Exercise brief:
Filter these entries, keeping only lines that hold the word "logical".

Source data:
*****

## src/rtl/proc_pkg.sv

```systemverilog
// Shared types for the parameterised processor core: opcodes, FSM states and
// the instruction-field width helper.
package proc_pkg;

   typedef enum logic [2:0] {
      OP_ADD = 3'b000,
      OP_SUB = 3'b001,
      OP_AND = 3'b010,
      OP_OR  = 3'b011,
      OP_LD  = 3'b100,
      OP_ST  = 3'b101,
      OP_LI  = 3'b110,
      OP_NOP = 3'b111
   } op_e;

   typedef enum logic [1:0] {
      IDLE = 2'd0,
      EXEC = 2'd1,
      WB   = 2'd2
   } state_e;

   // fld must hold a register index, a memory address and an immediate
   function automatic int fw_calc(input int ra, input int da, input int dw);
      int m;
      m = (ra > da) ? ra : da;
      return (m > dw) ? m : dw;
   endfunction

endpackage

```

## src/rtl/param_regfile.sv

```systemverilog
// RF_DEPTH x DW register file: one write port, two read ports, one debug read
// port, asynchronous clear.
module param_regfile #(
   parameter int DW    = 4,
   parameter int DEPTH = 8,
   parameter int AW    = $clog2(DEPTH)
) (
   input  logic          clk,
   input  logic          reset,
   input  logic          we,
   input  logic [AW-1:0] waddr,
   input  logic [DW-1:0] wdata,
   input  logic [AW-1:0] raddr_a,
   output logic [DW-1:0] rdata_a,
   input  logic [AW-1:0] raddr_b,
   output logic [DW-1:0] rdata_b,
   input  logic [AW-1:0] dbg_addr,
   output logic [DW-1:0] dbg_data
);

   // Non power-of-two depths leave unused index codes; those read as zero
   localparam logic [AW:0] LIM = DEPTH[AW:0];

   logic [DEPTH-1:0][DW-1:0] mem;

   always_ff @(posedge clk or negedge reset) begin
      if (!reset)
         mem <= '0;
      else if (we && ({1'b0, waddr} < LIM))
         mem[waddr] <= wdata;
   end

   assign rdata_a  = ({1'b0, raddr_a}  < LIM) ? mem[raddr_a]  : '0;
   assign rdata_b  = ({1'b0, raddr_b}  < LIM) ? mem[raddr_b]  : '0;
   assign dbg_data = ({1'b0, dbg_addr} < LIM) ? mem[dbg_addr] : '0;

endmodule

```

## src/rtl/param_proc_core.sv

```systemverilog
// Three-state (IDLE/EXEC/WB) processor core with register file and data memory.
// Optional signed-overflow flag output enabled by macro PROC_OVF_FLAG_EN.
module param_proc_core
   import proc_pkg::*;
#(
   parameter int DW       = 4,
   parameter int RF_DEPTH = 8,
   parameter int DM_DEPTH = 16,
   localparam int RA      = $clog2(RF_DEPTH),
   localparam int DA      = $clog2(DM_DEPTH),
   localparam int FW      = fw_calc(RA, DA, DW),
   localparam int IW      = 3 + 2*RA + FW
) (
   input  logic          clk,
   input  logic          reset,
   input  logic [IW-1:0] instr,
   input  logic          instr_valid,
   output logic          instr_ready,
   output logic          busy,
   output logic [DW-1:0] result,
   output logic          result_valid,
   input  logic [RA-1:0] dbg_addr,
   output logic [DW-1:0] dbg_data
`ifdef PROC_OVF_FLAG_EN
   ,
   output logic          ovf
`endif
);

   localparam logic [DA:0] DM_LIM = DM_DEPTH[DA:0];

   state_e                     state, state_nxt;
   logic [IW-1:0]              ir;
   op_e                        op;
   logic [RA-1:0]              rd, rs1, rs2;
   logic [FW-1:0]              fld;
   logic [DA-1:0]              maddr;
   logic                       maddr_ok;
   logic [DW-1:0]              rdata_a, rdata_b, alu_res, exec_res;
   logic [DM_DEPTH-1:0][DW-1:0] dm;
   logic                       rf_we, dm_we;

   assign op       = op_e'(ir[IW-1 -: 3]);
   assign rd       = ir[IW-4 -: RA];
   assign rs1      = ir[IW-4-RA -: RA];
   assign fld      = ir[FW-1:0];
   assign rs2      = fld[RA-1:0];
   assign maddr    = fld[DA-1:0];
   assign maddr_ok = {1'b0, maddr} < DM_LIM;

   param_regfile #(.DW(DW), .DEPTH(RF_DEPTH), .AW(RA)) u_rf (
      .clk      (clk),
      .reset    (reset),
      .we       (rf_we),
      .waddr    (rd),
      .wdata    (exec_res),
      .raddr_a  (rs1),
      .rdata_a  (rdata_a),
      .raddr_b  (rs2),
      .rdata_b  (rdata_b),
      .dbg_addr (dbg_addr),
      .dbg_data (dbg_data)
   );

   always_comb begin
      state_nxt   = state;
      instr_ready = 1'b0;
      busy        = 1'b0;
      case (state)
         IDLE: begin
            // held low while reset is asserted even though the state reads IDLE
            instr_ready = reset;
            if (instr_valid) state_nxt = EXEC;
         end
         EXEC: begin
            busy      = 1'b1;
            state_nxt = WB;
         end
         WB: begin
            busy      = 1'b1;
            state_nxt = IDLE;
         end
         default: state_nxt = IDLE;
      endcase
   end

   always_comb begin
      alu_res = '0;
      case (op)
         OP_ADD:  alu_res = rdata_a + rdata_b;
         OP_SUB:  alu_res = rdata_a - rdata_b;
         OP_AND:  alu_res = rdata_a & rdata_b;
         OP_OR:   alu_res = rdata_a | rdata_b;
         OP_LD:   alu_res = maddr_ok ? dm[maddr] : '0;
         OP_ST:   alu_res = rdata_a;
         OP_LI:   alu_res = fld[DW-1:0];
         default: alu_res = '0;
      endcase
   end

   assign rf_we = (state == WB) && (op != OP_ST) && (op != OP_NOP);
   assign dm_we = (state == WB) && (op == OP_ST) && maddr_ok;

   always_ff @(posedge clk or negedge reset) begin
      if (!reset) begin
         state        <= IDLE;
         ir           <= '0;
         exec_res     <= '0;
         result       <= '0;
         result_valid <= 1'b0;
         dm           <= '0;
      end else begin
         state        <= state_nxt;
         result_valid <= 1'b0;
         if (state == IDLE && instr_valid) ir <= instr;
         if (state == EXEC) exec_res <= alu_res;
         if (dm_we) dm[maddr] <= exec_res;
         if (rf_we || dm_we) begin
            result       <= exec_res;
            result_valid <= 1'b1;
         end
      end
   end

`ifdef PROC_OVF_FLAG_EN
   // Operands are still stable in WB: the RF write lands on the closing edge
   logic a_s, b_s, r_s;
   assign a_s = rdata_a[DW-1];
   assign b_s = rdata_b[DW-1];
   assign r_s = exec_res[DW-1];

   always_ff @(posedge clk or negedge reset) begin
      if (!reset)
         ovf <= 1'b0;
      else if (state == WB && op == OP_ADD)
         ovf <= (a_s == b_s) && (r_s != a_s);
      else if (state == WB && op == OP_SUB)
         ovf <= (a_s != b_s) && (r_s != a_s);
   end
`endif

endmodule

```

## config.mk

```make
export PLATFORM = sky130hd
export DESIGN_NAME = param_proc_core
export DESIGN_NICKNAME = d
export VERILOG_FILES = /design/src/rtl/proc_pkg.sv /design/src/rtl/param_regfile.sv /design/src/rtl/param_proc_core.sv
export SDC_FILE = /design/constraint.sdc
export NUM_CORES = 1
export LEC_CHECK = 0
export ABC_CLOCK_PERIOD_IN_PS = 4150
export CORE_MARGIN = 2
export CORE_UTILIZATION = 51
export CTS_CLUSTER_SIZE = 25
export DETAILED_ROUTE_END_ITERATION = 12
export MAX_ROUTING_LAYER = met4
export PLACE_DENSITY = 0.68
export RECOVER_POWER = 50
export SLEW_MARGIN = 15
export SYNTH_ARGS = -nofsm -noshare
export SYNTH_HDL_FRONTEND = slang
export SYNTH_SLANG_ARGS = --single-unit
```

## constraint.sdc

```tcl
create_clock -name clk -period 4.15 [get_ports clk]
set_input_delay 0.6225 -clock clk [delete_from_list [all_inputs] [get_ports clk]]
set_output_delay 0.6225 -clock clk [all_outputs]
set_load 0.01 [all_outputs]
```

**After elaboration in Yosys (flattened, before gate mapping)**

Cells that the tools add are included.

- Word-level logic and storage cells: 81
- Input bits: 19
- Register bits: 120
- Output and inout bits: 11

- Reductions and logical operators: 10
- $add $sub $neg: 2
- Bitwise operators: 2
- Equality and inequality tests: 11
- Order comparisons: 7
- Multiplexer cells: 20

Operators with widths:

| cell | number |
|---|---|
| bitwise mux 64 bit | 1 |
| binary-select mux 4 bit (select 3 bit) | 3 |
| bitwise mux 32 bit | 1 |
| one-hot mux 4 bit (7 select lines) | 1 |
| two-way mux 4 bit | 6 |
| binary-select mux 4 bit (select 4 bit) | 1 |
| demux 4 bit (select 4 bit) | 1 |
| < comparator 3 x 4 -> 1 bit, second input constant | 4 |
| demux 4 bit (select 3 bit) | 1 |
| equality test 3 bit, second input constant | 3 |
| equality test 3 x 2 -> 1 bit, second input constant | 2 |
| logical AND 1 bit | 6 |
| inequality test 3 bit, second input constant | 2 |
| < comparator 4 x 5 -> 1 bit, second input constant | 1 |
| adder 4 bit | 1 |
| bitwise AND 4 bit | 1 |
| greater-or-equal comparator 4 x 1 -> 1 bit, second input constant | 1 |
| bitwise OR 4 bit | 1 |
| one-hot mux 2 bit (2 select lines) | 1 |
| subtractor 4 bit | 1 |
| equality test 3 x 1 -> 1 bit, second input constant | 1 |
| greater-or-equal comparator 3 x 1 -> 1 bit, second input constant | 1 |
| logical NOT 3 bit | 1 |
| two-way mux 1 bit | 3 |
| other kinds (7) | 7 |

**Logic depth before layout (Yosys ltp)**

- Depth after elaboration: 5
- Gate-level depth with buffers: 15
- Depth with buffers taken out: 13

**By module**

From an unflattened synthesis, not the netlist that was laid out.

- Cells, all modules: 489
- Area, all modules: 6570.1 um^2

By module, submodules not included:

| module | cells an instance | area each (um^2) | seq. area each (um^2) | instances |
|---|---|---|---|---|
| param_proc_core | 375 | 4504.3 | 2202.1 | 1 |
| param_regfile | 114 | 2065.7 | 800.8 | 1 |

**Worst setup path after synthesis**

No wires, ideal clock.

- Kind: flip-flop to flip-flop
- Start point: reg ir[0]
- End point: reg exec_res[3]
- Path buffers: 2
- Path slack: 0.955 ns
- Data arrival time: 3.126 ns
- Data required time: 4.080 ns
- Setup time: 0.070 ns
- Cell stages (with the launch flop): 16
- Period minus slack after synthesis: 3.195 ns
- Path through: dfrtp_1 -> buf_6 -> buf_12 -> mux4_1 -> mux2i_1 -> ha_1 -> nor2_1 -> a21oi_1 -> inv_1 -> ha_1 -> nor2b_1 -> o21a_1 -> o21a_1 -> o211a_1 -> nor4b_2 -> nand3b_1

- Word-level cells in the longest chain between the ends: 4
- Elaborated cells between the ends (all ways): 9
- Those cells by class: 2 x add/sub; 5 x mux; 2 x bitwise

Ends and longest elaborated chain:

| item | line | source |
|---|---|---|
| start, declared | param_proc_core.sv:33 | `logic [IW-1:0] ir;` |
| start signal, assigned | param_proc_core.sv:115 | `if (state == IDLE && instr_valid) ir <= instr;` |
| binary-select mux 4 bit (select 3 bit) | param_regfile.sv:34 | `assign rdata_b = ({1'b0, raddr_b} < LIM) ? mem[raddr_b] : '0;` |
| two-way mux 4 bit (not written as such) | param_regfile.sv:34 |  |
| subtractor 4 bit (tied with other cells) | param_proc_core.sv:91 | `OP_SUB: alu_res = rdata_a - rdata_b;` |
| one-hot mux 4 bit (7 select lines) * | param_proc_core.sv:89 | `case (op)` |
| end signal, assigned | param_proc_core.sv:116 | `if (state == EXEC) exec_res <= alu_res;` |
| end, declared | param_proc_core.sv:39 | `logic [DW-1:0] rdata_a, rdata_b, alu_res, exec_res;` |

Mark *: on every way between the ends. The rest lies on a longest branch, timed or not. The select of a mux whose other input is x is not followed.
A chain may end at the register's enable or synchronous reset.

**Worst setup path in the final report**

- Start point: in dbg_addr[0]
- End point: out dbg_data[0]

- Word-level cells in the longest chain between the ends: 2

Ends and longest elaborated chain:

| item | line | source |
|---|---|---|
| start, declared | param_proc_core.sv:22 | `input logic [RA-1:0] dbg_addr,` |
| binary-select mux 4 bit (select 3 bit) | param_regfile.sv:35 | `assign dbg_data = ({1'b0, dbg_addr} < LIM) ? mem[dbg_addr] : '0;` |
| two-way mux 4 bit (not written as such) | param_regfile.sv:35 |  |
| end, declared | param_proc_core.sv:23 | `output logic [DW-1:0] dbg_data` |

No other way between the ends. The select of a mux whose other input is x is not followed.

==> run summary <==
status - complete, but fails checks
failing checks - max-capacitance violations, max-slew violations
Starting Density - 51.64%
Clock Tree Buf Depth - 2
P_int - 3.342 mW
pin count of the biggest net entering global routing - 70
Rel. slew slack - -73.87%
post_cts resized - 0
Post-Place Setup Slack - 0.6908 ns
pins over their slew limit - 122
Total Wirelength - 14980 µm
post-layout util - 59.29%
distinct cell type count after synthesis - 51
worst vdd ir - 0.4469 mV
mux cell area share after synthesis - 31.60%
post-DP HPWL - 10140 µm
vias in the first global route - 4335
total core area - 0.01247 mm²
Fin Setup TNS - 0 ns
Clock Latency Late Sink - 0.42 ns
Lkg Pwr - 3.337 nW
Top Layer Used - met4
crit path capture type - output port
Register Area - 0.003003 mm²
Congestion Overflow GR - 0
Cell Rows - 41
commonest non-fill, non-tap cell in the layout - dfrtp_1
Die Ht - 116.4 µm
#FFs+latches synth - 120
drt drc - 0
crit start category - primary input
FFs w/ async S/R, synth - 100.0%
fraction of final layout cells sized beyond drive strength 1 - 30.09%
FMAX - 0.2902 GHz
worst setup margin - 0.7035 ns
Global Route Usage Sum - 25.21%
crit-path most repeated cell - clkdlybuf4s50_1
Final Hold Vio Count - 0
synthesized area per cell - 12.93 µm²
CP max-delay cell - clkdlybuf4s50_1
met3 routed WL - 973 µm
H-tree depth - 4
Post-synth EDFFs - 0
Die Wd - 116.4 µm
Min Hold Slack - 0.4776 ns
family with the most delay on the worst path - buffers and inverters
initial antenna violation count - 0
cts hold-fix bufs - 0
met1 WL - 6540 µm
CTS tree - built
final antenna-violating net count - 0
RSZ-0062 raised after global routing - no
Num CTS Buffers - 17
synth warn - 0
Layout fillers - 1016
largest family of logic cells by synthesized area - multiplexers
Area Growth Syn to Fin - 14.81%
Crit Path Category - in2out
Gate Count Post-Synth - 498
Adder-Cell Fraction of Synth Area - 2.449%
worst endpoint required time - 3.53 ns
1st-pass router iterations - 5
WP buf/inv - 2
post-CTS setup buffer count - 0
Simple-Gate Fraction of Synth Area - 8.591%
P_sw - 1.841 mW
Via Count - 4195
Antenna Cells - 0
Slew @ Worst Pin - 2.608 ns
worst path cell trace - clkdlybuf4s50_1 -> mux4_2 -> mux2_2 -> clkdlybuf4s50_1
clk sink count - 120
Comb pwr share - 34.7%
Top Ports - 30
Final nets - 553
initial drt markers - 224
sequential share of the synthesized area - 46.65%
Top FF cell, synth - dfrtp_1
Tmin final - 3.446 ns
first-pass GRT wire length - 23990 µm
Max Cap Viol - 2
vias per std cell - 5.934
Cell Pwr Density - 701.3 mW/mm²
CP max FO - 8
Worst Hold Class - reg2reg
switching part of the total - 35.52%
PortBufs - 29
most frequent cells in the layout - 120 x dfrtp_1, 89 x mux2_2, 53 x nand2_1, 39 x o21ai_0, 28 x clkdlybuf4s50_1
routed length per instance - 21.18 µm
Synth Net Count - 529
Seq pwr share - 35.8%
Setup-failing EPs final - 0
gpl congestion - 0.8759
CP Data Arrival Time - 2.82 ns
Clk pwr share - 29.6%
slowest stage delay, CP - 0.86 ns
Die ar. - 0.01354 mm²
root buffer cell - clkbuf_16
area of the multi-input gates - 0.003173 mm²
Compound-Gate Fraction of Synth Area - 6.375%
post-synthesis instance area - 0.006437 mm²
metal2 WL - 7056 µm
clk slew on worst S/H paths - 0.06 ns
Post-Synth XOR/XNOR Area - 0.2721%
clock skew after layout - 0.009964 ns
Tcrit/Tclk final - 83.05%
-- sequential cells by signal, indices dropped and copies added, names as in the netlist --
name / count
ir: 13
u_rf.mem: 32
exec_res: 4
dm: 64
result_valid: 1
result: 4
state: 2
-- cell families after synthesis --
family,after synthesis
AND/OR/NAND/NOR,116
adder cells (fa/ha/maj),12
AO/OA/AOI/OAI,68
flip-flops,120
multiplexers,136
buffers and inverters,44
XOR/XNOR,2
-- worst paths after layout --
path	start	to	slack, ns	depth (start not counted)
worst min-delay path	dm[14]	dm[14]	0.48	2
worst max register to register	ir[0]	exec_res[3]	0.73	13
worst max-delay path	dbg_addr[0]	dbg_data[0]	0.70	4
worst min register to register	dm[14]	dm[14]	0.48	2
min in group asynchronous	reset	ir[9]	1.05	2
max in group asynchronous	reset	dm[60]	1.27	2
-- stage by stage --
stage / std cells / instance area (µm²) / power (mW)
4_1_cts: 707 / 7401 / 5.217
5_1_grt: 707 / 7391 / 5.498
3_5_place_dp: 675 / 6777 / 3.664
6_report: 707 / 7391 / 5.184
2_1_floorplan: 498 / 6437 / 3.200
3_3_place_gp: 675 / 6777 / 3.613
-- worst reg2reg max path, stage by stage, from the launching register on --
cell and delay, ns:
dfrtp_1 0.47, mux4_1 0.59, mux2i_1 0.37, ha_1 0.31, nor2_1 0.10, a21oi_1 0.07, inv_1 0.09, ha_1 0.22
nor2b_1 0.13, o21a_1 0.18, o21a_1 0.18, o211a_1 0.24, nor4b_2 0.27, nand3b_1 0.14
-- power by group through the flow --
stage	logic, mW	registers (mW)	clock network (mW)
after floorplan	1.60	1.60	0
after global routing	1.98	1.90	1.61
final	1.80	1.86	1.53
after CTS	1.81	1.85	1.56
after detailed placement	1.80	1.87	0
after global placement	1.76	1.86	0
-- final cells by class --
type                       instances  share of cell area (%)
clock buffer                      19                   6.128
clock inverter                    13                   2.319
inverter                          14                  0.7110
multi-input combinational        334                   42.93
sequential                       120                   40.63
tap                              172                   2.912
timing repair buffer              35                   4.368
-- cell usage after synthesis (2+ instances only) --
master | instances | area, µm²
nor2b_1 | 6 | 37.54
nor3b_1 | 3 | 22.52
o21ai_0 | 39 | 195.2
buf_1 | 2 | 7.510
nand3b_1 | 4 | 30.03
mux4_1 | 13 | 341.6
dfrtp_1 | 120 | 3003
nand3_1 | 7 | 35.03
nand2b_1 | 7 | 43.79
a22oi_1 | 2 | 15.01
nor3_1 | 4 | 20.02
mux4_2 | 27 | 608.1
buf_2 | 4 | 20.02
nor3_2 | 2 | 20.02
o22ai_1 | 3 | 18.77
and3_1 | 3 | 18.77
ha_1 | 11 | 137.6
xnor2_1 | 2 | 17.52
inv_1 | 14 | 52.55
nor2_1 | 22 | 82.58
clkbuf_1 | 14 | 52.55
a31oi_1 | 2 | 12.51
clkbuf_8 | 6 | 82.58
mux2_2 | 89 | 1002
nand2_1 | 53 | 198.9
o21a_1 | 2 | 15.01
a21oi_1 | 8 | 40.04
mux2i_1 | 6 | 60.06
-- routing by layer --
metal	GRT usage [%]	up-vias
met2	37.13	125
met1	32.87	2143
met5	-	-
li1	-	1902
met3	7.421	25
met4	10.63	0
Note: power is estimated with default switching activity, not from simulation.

*****

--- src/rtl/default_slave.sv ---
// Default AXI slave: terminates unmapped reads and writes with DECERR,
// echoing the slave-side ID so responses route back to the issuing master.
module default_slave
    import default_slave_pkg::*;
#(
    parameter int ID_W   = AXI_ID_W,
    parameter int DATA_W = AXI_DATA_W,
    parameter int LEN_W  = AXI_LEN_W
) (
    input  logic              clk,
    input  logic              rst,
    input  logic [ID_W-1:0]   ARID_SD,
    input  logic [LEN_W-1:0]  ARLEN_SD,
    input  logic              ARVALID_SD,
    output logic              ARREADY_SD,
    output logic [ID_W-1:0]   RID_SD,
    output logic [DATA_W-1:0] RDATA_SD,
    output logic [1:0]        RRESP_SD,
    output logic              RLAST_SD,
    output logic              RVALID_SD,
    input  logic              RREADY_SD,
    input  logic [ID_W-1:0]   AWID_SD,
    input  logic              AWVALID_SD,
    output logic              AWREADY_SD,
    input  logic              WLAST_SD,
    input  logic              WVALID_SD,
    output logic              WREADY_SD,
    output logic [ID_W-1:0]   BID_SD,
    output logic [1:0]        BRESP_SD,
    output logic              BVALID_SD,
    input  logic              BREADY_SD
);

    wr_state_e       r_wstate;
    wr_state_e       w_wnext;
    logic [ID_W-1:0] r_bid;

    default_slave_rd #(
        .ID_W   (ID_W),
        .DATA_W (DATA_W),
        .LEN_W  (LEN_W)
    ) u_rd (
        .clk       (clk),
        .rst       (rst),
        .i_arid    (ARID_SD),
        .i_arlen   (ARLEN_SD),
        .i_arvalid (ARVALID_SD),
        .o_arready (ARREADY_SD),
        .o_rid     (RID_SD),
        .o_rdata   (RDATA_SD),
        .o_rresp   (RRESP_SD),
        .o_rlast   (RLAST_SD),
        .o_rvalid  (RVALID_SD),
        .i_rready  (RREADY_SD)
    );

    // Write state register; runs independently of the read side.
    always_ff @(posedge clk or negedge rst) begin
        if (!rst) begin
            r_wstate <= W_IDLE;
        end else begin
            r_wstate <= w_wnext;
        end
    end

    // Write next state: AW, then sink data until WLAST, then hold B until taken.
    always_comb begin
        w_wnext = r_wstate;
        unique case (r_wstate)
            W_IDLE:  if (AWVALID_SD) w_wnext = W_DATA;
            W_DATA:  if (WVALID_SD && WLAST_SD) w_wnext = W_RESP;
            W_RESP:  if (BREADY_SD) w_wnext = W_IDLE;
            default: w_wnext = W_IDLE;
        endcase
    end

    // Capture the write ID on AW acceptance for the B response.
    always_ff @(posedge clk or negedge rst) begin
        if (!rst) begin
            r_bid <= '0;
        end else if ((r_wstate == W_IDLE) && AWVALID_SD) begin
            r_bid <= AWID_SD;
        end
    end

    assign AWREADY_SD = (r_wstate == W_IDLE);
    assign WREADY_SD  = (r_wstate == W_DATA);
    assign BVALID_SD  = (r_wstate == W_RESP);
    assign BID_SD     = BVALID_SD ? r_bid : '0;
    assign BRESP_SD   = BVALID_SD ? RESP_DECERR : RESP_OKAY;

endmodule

*****

Solution to this problem:
- Reductions and logical operators: 10
| logical AND 1 bit | 6 |
| logical NOT 3 bit | 1 |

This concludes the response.